Kepler Wessels has the distinction of representing both Australia and South Africa in International Cricket.
In this edition of the Cricket Library Podcast, Kepler Wessels joins host Matt Ellis to share his reflections on the origins of his passion for cricket, breaking into First Class Cricket at age 16 whilst still at school, moving to England and the influence of Tony Greig in getting him to Australia to play World Series Cricket.
We hear about Kepler's test debut, where he made a big hundred, and we clear up who was to blame for the run-out of Greg Chappell in that innings.

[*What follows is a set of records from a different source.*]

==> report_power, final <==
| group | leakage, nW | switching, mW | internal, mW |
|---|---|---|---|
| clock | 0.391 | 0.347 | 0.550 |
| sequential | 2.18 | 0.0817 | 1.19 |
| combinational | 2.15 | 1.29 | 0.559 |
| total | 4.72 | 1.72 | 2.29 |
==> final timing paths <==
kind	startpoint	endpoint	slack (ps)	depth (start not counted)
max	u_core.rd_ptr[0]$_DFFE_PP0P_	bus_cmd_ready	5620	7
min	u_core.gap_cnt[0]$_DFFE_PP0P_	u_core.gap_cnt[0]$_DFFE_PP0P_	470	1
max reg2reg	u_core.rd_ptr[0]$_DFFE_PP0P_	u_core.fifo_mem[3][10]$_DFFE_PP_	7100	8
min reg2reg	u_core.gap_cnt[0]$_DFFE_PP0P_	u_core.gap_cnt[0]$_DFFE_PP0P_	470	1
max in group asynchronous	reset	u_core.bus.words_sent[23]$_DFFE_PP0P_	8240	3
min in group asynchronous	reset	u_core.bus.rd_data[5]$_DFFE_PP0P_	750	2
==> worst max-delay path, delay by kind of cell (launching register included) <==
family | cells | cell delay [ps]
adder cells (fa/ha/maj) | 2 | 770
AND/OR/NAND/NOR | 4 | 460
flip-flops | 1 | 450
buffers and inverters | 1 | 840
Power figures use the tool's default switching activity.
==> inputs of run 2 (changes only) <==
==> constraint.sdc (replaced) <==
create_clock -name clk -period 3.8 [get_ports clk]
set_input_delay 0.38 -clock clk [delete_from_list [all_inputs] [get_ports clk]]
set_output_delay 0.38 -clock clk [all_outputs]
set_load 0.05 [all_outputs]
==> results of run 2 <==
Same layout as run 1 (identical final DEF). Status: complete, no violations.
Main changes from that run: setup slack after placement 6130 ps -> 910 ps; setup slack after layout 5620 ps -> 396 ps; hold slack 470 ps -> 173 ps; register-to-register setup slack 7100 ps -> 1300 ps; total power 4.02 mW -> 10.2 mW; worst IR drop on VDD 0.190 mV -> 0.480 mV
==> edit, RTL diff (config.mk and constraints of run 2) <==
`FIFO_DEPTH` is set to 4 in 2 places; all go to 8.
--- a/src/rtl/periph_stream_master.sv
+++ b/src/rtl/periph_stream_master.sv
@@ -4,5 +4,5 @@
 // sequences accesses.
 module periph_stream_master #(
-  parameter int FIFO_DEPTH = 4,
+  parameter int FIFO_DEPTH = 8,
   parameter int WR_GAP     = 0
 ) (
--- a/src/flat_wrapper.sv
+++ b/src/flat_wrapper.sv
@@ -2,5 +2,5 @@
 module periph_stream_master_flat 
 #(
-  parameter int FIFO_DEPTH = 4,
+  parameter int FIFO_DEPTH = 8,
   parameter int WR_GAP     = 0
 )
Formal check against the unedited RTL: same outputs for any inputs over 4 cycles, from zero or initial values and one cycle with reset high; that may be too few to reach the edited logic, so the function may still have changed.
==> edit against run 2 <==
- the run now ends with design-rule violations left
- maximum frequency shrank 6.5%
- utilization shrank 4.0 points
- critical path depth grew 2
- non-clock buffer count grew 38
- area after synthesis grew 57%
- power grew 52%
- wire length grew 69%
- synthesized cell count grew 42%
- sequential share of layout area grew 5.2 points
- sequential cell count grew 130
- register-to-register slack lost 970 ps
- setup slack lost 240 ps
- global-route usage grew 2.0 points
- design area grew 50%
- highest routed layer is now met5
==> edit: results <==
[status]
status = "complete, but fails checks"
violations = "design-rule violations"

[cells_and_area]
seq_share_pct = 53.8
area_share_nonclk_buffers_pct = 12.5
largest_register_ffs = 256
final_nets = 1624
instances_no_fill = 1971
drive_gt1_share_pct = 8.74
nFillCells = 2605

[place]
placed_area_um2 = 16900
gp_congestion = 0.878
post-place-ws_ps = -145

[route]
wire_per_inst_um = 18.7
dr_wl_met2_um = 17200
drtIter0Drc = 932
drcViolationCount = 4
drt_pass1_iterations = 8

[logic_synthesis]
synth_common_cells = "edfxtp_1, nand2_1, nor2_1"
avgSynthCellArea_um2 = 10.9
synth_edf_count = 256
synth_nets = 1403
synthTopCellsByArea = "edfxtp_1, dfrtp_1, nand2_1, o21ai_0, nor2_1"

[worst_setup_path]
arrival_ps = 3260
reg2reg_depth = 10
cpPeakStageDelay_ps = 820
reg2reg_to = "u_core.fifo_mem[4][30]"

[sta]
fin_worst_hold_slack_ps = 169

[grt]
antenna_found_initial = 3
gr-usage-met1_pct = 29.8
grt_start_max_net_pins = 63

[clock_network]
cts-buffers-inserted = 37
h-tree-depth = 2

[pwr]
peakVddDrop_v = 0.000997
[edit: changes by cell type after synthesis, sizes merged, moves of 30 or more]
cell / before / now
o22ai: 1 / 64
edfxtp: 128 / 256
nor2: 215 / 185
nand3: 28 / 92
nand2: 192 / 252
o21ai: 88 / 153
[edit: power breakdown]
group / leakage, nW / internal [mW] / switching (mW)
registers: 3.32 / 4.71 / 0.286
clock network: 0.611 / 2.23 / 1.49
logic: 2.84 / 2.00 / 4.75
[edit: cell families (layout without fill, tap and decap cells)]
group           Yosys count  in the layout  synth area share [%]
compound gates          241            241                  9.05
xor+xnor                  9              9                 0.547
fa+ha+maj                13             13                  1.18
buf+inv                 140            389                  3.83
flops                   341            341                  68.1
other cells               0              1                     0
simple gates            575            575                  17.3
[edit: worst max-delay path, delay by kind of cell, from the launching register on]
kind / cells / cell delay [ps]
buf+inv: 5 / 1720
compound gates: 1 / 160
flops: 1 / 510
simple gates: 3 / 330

He shares his mindset for taking on and conquering the almighty West Indies pace attack of the 1980s.
We get some insights into the Sheffield Shield final in the 1985/6 season and his dismissal of Mark Waugh in that game.
Kepler speaks of the surprise of returning to play international cricket for South Africa, the thrill of beating Australia in their first game of the 92 World Cup and the disappointment of bowing out in a rain-affected semi-final.
He shares the plan they hatched to dismiss Allan Border in the famous Sydney Test Match of 1994 and the elation of scoring a century at Lord's at the back end of his career.
Kepler updates us on what he is up to now, including his work at Kepler Wessels Training.
Of course, we don't let him get away without asking who the three people he would most like to join him at the cricket nets.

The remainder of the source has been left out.